## src/rtl/fpc_pkg.sv

```systemverilog
// constants for the flash protection command sequencer (host side)
// assumes an asynchronous x16 flash bus and an apb slave at 100 MHz
//
// How it works
// - exit any protection mode by writing 90 then 00 anywhere
// - lock register mode: AA/555, 55/2AA, 40/555; A0 then data; read
// - password mode: AA/555, 55/2AA, 60/555; A0 then word at its address
// - each program stores one 16-bit password portion; read offsets 00-03
// - unlock: 25, 03, four words at offsets 00-03, then 29
// - persistent mode entered with C0 at bank; A0 then 00 at block
// - guard-lock-bit mode entered by AA/555, 55/2AA, 50/555
// - in guard-lock-bit mode A0 then 00 clears the lock bit to zero
// - transient mode entered with E0; A0 then 00 protects, 01 unprotects
// - extended block mode via 88; A0 then address and data; single read
// - status and register fetches are bus reads; all else are writes
// - at least 1 us between successive password unlock commands
package fpc_pkg;
  // register offsets (byte addresses)
  localparam logic [7:0] CTRL_OFS = 8'h00;
  localparam logic [7:0] ADDR_OFS = 8'h04;
  localparam logic [7:0] DATA_OFS = 8'h08;
  localparam logic [7:0] STAT_OFS = 8'h0C;
  localparam logic [7:0] RDAT_OFS = 8'h10;
  localparam logic [7:0] RST_OFS  = 8'h14;
  // command codes written to ctrl[3:0]
  typedef enum logic [3:0] {
    OP_ENTER_LOCKREG = 4'h0,
    OP_ENTER_PWD     = 4'h1,
    OP_ENTER_PERSIST = 4'h2,
    OP_ENTER_GLOCK   = 4'h3,
    OP_ENTER_TRANS   = 4'h4,
    OP_ENTER_EXT     = 4'h5,
    OP_EXIT          = 4'h6,
    OP_PROGRAM       = 4'h7,
    OP_CLEAR_ALL     = 4'h8,
    OP_READ1         = 4'h9,
    OP_PWD_READ      = 4'hA,
    OP_PWD_UNLOCK    = 4'hB
  } op_e;
  // flash address and data codes
  localparam logic [22:0] UNLK_A1 = 23'h00_0555;
  localparam logic [22:0] UNLK_A2 = 23'h00_02AA;
  localparam logic [15:0] UNLK_D1 = 16'h00AA;
  localparam logic [15:0] UNLK_D2 = 16'h0055;
  localparam logic [15:0] CD_LOCKREG = 16'h0040;
  localparam logic [15:0] CD_PWD     = 16'h0060;
  localparam logic [15:0] CD_PERSIST = 16'h00C0;
  localparam logic [15:0] CD_GLOCK   = 16'h0050;
  localparam logic [15:0] CD_TRANS   = 16'h00E0;
  localparam logic [15:0] CD_EXT     = 16'h0088;
  localparam logic [15:0] CD_PROG    = 16'h00A0;
  localparam logic [15:0] CD_EXIT1   = 16'h0090;
  localparam logic [15:0] CD_ZERO    = 16'h0000;
  localparam logic [15:0] CD_CLR1    = 16'h0080;
  localparam logic [15:0] CD_CLR2    = 16'h0030;
  localparam logic [15:0] CD_UNL1    = 16'h0025;
  localparam logic [15:0] CD_UNL2    = 16'h0003;
  localparam logic [15:0] CD_UNL3    = 16'h0029;
  localparam logic [22:0] ADR_ZERO   = 23'h00_0000;
  // bus cycle timing, in pclk cycles per phase
  localparam int unsigned PHASE_CYC = 4;
  // spacing between password unlock commands
  localparam int unsigned UNLOCK_GAP_NS = 1000;
  localparam int unsigned CLK_NS = 10;
  localparam int unsigned UNLOCK_GAP_CYC =
    (UNLOCK_GAP_NS + CLK_NS - 1) / CLK_NS;
endpackage : fpc_pkg

```

## src/rtl/fpc_host.sv

```systemverilog
// host sequencer that issues flash protection command sets on flash pins
// assumes an async x16 flash; apb slave with zero wait states
`timescale 1ns/1ps
module fpc_host
  import fpc_pkg::*;
(
  // apb
  input  wire logic        pclk,
  input  wire logic        presetn,
  input  wire logic        psel,
  input  wire logic        penable,
  input  wire logic        pwrite,
  input  wire logic [7:0]  paddr,
  input  wire logic [31:0] pwdata,
  output logic      [31:0] prdata,
  output logic             pready,
  output logic             pslverr,
  // flash bus
  output logic      [22:0] fl_addr,
  input  wire logic [15:0] fl_dq_in,
  output logic      [15:0] fl_dq_out,
  output logic             fl_dq_oe,
  output logic             fl_ce_n,
  output logic             fl_oe_n,
  output logic             fl_we_n,
  output logic             fl_rst_n
);
  typedef enum logic [2:0] {
    S_IDLE  = 3'b000,
    S_SETUP = 3'b001,
    S_STRB  = 3'b010,
    S_HOLD  = 3'b011,
    S_NEXT  = 3'b100
  } st_e;

  st_e          st_q;
  logic [3:0]   op_q;
  logic [2:0]   idx_q;
  logic [2:0]   len_q;
  logic [2:0]   cnt_q;
  logic [22:0]  arg_addr_q;
  logic [63:0]  arg_data_q;
  logic [63:0]  rdat_q;
  logic         busy_q;
  logic         rst_req_q;
  logic [7:0]   rst_cnt_q;
  logic [15:0]  gap_q;
  logic         gap_wait_q;
  logic [15:0]  dq_s1_q;
  logic [15:0]  dq_s2_q;
  logic         wr_en;
  logic         rd_en;
  logic         cyc_rd;
  logic [22:0]  cyc_addr;
  logic [15:0]  cyc_data;

  // step table: length of each command, in bus cycles
  function automatic logic [2:0] op_len(input logic [3:0] op);
    unique case (op)
      OP_ENTER_LOCKREG, OP_ENTER_PWD, OP_ENTER_PERSIST,
      OP_ENTER_GLOCK, OP_ENTER_TRANS, OP_ENTER_EXT: op_len = 3'd3;
      OP_EXIT, OP_PROGRAM, OP_CLEAR_ALL: op_len = 3'd2;
      OP_READ1: op_len = 3'd1;
      OP_PWD_READ: op_len = 3'd4;
      OP_PWD_UNLOCK: op_len = 3'd7;
      default: op_len = 3'd0;
    endcase
  endfunction : op_len

  function automatic logic [15:0] enter_code(input logic [3:0] op);
    unique case (op)
      OP_ENTER_LOCKREG: enter_code = CD_LOCKREG;
      OP_ENTER_PWD:     enter_code = CD_PWD;
      OP_ENTER_PERSIST: enter_code = CD_PERSIST;
      OP_ENTER_GLOCK:   enter_code = CD_GLOCK;
      OP_ENTER_TRANS:   enter_code = CD_TRANS;
      default:          enter_code = CD_EXT;
    endcase
  endfunction : enter_code

  // the word of the current step: address, data and direction
  always_comb
  begin
    cyc_rd   = 1'b0;
    cyc_addr = arg_addr_q;
    cyc_data = CD_ZERO;
    unique case (op_q)
      OP_EXIT:
        cyc_data = (idx_q == 3'd0) ? CD_EXIT1 : CD_ZERO;
      OP_PROGRAM:
        cyc_data = (idx_q == 3'd0) ? CD_PROG : arg_data_q[15:0];
      OP_CLEAR_ALL:
      begin
        cyc_addr = ADR_ZERO;
        cyc_data = (idx_q == 3'd0) ? CD_CLR1 : CD_CLR2;
      end
      OP_READ1:
        cyc_rd = 1'b1;
      OP_PWD_READ:
      begin
        cyc_rd   = 1'b1;
        cyc_addr = {20'h0_0000, idx_q};
      end
      OP_PWD_UNLOCK:
      begin
        // offsets 00,00,00,01,02,03,00 carry 25,03,words,29
        cyc_addr = (idx_q >= 3'd2 && idx_q <= 3'd5) ?
                   {20'h0_0000, idx_q - 3'd2} : ADR_ZERO;
        if (idx_q == 3'd0)
          cyc_data = CD_UNL1;
        else if (idx_q == 3'd1)
          cyc_data = CD_UNL2;
        else if (idx_q == 3'd6)
          cyc_data = CD_UNL3;
        else
          cyc_data = arg_data_q[16*(idx_q-3'd2) +: 16];
      end
      default:
      begin
        // three-cycle entry: 555/AA, 2AA/55, bank|555/code
        if (idx_q == 3'd0)
        begin
          cyc_addr = UNLK_A1;
          cyc_data = UNLK_D1;
        end
        else if (idx_q == 3'd1)
        begin
          cyc_addr = UNLK_A2;
          cyc_data = UNLK_D2;
        end
        else
        begin
          cyc_addr = arg_addr_q | UNLK_A1;        // bank bits kept
          cyc_data = enter_code(op_q);
        end
      end
    endcase
  end

  assign wr_en = psel && penable && pwrite;
  assign rd_en = psel && !penable && !pwrite;

  // apb register writes and command launch
  always_ff @(posedge pclk or negedge presetn)
  begin
    if (!presetn)
    begin
      op_q       <= 4'h0;
      arg_addr_q <= 23'h00_0000;
      arg_data_q <= 64'h0000_0000_0000_0000;
      busy_q     <= 1'b0;
      rst_req_q  <= 1'b0;
    end
    else
    begin
      rst_req_q <= 1'b0;
      if (wr_en && paddr == ADDR_OFS)
        arg_addr_q <= pwdata[22:0];
      if (wr_en && paddr == DATA_OFS)
        arg_data_q <= {arg_data_q[31:0], pwdata};
      if (wr_en && paddr == RST_OFS)
        rst_req_q <= 1'b1;
      if (wr_en && paddr == CTRL_OFS && !busy_q
          && op_len(pwdata[3:0]) != 3'd0)
      begin
        op_q   <= pwdata[3:0];
        busy_q <= 1'b1;
      end
      else if (st_q == S_NEXT && idx_q + 3'd1 == len_q)
        busy_q <= 1'b0;
    end
  end

  // apb read side: one cycle answer, zero wait states
  always_ff @(posedge pclk or negedge presetn)
  begin
    if (!presetn)
      prdata <= 32'h0000_0000;
    else if (rd_en)
      unique case (paddr)
        CTRL_OFS: prdata <= {28'h000_0000, op_q};
        ADDR_OFS: prdata <= {9'h000, arg_addr_q};
        DATA_OFS: prdata <= arg_data_q[31:0];
        STAT_OFS: prdata <= {30'h0000_0000, gap_wait_q, busy_q};
        RDAT_OFS: prdata <= rdat_q[31:0];
        RST_OFS:  prdata <= rdat_q[63:32];
        default:  prdata <= 32'h0000_0000;
      endcase
  end

  always_ff @(posedge pclk or negedge presetn)
  begin
    if (!presetn)
    begin
      pready  <= 1'b0;
      pslverr <= 1'b0;
    end
    else
    begin
      pready  <= psel && !penable;
      pslverr <= psel && !penable && paddr > RST_OFS;
    end
  end

  // two-flop sync of the data pins before capture
  always_ff @(posedge pclk or negedge presetn)
  begin
    if (!presetn)
    begin
      dq_s1_q <= 16'h0000;
      dq_s2_q <= 16'h0000;
    end
    else
    begin
      dq_s1_q <= fl_dq_in;
      dq_s2_q <= dq_s1_q;
    end
  end

  // bus cycle sequencer: setup, strobe, hold per step
  always_ff @(posedge pclk or negedge presetn)
  begin
    if (!presetn)
    begin
      st_q  <= S_IDLE;
      idx_q <= 3'd0;
      cnt_q <= 3'd0;
      len_q <= 3'd0;
    end
    else
      unique case (st_q)
        S_IDLE:
          if (busy_q && !(op_q == OP_PWD_UNLOCK && gap_wait_q))
          begin
            st_q  <= S_SETUP;
            idx_q <= 3'd0;
            len_q <= op_len(op_q);
            cnt_q <= 3'd0;
          end
        S_SETUP, S_STRB, S_HOLD:
          if (cnt_q == 3'(PHASE_CYC - 1))
          begin
            cnt_q <= 3'd0;
            st_q  <= (st_q == S_SETUP) ? S_STRB :
                     (st_q == S_STRB) ? S_HOLD : S_NEXT;
          end
          else
            cnt_q <= cnt_q + 3'd1;
        S_NEXT:
          if (idx_q + 3'd1 == len_q)
            st_q <= S_IDLE;
          else
          begin
            idx_q <= idx_q + 3'd1;
            st_q  <= S_SETUP;
          end
      endcase
  end

  // capture read words; the synced data is sampled at strobe end
  always_ff @(posedge pclk or negedge presetn)
  begin
    if (!presetn)
      rdat_q <= 64'h0000_0000_0000_0000;
    else if (st_q == S_HOLD && cnt_q == 3'd0 && cyc_rd)
      rdat_q[16*idx_q[1:0] +: 16] <= dq_s2_q;
  end

  // unlock spacing timer, restarted by each unlock
  always_ff @(posedge pclk or negedge presetn)
  begin
    if (!presetn)
    begin
      gap_q      <= 16'h0000;
      gap_wait_q <= 1'b0;
    end
    else if (st_q == S_NEXT && op_q == OP_PWD_UNLOCK
             && idx_q + 3'd1 == len_q)
    begin
      gap_q      <= 16'(UNLOCK_GAP_CYC);
      gap_wait_q <= 1'b1;
    end
    else if (gap_q != 16'h0000)
      gap_q <= gap_q - 16'h0001;
    else
      gap_wait_q <= 1'b0;
  end

  // flash pins, all from flops
  always_ff @(posedge pclk or negedge presetn)
  begin
    if (!presetn)
    begin
      fl_addr   <= 23'h00_0000;
      fl_dq_out <= 16'h0000;
      fl_dq_oe  <= 1'b0;
      fl_ce_n   <= 1'b1;
      fl_oe_n   <= 1'b1;
      fl_we_n   <= 1'b1;
      fl_rst_n  <= 1'b0;
    end
    else
    begin
      fl_rst_n  <= !rst_req_q;
      fl_addr   <= cyc_addr;
      fl_dq_out <= cyc_data;
      fl_dq_oe  <= (st_q != S_IDLE) && !cyc_rd;
      fl_ce_n   <= !(st_q == S_SETUP || st_q == S_STRB || st_q == S_HOLD);
      fl_we_n   <= !(st_q == S_STRB && !cyc_rd);
      fl_oe_n   <= !((st_q == S_STRB || st_q == S_HOLD) && cyc_rd);
    end
  end

  // a_ assertions
  a_we_oe_excl : assert property (@(posedge pclk) disable iff (!presetn)
    !(!fl_we_n && !fl_oe_n))
    else $error("write and output enable both low");
  a_we_hold : assert property (@(posedge pclk) disable iff (!presetn)
    $fell(fl_we_n) |-> !fl_we_n [*4] ##1 fl_we_n)
    else $error("write strobe width wrong");
  a_unlock_gap : assert property (@(posedge pclk) disable iff (!presetn)
    $rose(gap_wait_q) |-> !(st_q == S_SETUP && op_q == OP_PWD_UNLOCK)
    [*8])
    else $error("unlock issued inside gap");
  a_unlock_space : assert property (@(posedge pclk) disable iff (!presetn)
    (st_q == S_IDLE && op_q == OP_PWD_UNLOCK && gap_q != 16'h0000)
    |=> st_q == S_IDLE)
    else $error("unlock started before spacing ran out");
  a_rd_no_drive : assert property (@(posedge pclk) disable iff (!presetn)
    !fl_oe_n |-> !fl_dq_oe)
    else $error("pins driven during read");
  a_pready_one : assert property (@(posedge pclk) disable iff (!presetn)
    (psel && !penable) |=> pready)
    else $error("apb answer late");
  a_rst_pulse : assert property (@(posedge pclk) disable iff (!presetn)
    (wr_en && paddr == RST_OFS) |-> ##2 !fl_rst_n)
    else $error("reset pin not pulsed");
  a_exit_code : assert property (@(posedge pclk) disable iff (!presetn)
    (op_q == OP_EXIT && st_q == S_STRB && idx_q == 3'd0)
    |=> fl_dq_out == CD_EXIT1)
    else $error("exit code wrong");
  a_unlock_tail : assert property (@(posedge pclk) disable iff (!presetn)
    (op_q == OP_PWD_UNLOCK && st_q == S_STRB && idx_q == 3'd6)
    |=> fl_dq_out == CD_UNL3 && fl_addr == ADR_ZERO)
    else $error("unlock tail wrong");
endmodule : fpc_host

```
--------------------------------
#### EXERCISE BRIEF
Scan the material above for the word "codes", and copy every line in which it is found.

#### RESULT BELOW
  // command codes written to ctrl[3:0]
  // flash address and data codes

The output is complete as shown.